▶ _PROMPT_
Whenever a line of the listing contains the string "localparam", return that line.

▶ _SUPPLIED ENTRIES_
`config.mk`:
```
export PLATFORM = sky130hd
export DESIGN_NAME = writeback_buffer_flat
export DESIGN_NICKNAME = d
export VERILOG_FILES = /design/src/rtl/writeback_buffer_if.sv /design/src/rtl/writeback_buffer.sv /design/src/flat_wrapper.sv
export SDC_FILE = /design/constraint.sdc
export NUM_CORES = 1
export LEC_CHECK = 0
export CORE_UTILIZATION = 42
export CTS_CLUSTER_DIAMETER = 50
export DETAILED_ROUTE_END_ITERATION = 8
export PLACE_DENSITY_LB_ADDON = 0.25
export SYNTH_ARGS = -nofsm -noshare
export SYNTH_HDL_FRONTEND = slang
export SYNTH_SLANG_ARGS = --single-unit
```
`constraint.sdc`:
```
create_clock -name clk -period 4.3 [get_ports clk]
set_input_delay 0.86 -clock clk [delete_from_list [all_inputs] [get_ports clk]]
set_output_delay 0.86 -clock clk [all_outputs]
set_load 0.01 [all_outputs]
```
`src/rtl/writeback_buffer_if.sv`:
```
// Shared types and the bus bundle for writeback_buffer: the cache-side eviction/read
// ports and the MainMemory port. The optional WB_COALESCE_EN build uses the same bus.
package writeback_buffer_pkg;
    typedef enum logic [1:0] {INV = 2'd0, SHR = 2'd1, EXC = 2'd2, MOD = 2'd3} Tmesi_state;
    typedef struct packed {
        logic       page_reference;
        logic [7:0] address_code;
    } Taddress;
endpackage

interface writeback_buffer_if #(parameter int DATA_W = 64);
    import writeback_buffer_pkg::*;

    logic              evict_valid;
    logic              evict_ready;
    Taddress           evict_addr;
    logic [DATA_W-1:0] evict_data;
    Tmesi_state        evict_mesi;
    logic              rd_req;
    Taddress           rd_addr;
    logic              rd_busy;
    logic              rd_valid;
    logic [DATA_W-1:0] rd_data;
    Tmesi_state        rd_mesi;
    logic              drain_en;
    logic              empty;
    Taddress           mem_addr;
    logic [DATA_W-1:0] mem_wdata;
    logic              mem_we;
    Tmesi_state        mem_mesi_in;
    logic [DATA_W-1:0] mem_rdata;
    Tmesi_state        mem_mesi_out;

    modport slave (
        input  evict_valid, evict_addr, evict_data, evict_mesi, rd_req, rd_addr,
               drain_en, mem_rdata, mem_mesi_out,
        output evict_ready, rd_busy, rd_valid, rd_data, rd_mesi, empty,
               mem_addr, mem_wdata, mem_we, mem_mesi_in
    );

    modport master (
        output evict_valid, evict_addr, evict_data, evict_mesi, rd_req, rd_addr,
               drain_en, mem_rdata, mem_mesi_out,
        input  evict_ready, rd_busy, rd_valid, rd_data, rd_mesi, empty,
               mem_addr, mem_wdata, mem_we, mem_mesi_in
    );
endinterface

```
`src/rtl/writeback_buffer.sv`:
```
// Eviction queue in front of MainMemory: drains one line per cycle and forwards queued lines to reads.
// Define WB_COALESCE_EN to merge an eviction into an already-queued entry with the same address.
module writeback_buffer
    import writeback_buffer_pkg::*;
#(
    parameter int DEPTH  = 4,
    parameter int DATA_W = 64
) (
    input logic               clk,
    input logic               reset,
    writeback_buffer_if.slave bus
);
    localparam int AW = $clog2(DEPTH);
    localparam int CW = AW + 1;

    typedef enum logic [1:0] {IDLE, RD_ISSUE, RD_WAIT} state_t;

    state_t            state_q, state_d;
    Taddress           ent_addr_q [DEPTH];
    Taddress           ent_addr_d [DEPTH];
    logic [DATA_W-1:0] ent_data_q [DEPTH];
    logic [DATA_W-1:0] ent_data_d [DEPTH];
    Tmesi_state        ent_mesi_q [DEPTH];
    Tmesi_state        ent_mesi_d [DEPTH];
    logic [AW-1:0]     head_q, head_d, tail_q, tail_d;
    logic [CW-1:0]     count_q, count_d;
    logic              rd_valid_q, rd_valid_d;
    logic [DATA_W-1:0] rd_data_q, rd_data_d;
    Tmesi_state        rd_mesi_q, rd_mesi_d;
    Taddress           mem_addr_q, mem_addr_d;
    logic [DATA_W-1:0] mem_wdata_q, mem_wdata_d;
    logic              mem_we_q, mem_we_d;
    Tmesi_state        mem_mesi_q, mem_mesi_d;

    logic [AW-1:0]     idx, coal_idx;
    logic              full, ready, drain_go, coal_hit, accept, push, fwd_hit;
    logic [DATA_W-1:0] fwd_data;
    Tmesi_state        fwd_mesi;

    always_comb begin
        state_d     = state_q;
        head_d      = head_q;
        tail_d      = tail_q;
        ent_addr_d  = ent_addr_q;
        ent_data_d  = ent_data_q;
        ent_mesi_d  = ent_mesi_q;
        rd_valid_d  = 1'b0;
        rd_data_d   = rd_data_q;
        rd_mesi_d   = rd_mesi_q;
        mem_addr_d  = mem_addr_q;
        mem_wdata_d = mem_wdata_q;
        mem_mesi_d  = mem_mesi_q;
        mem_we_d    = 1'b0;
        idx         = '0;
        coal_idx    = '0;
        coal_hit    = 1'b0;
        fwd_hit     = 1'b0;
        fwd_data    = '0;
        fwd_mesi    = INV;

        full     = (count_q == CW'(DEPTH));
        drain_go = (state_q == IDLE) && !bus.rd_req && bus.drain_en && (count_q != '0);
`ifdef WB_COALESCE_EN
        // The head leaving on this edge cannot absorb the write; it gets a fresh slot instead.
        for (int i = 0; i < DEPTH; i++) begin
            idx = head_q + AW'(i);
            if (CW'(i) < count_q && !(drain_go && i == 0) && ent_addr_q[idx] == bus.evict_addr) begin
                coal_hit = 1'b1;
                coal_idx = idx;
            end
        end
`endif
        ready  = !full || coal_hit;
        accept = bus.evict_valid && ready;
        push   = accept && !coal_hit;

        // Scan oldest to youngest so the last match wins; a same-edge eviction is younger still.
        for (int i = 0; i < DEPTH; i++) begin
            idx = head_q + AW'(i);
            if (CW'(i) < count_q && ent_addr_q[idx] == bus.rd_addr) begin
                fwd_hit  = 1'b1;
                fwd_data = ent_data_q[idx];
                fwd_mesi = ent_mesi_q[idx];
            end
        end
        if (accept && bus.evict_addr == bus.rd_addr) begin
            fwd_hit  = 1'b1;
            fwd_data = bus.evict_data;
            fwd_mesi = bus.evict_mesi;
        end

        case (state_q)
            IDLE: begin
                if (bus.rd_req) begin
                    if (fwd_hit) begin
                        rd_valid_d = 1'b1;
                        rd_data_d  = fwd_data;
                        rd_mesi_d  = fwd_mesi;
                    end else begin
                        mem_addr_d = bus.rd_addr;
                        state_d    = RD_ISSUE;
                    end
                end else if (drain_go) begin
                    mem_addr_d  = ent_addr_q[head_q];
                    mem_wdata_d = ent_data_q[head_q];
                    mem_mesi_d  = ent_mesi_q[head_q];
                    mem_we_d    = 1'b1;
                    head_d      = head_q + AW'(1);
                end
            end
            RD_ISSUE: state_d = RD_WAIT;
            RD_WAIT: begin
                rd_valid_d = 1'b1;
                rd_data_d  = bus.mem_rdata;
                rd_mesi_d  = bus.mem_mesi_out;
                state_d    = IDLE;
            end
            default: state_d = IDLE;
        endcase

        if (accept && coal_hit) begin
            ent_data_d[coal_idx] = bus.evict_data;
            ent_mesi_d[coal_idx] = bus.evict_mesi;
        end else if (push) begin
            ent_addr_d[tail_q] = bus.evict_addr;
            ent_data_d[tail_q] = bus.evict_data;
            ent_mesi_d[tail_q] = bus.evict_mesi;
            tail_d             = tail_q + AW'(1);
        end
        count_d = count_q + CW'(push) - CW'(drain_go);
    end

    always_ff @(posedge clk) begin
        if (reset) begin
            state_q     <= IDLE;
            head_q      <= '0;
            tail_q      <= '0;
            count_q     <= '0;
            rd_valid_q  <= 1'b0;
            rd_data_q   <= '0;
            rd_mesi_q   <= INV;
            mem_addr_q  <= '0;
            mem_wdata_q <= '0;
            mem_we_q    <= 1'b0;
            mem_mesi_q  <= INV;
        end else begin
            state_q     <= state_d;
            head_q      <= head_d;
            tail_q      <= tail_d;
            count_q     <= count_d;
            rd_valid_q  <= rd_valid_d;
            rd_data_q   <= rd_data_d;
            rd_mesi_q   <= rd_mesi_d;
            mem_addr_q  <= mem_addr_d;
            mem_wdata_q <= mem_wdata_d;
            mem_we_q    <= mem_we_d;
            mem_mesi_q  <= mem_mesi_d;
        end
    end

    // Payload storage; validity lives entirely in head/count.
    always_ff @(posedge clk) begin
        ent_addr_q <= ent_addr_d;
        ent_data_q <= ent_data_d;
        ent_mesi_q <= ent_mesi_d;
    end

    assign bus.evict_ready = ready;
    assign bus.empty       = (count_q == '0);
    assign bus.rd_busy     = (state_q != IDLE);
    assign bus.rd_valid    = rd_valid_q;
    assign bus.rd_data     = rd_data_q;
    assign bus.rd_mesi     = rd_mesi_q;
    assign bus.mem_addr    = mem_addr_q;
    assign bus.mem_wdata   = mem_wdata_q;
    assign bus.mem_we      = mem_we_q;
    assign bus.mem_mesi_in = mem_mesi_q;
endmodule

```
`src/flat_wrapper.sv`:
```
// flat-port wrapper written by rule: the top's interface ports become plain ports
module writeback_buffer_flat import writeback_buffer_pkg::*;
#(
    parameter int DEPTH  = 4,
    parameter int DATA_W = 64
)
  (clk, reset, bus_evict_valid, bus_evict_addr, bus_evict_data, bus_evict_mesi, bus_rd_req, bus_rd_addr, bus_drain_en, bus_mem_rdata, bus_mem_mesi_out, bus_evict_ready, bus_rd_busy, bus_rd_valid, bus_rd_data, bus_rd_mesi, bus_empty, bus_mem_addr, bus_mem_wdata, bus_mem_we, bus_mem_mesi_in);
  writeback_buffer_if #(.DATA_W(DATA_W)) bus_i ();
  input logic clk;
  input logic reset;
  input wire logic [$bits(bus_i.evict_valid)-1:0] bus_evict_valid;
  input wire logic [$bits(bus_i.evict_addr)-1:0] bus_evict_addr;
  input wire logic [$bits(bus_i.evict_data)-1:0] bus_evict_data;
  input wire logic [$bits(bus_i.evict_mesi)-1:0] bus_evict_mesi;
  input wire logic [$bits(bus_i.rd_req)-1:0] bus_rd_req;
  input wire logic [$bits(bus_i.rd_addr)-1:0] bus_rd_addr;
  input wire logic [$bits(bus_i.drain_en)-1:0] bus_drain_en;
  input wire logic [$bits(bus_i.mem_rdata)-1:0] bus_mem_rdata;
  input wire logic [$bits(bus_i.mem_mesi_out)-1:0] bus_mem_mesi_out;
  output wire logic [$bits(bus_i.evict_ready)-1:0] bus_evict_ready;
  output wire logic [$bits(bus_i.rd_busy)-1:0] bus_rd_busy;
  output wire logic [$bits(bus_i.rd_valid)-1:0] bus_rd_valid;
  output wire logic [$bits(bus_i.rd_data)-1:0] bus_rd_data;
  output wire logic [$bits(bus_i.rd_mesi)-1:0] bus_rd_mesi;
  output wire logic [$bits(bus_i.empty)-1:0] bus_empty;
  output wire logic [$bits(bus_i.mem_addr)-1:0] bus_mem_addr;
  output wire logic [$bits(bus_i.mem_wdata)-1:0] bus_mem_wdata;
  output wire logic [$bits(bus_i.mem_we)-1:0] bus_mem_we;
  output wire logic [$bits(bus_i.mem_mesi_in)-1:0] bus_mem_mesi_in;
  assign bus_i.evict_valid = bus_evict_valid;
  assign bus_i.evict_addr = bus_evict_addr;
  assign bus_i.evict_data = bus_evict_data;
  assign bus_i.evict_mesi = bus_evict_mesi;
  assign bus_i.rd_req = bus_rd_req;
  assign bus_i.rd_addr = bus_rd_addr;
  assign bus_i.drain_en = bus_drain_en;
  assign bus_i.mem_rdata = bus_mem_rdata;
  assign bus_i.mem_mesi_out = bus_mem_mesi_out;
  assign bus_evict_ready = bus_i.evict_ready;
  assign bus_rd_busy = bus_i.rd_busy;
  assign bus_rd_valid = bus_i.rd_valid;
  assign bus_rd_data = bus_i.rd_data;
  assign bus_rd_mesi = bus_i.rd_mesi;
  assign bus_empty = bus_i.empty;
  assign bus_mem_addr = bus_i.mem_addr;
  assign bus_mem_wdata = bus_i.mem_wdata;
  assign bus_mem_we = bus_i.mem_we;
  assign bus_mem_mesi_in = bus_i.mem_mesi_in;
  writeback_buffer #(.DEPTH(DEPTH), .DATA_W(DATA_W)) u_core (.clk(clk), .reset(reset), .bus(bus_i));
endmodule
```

▶ _ANSWER SECTION_
    localparam int AW = $clog2(DEPTH);
    localparam int CW = AW + 1;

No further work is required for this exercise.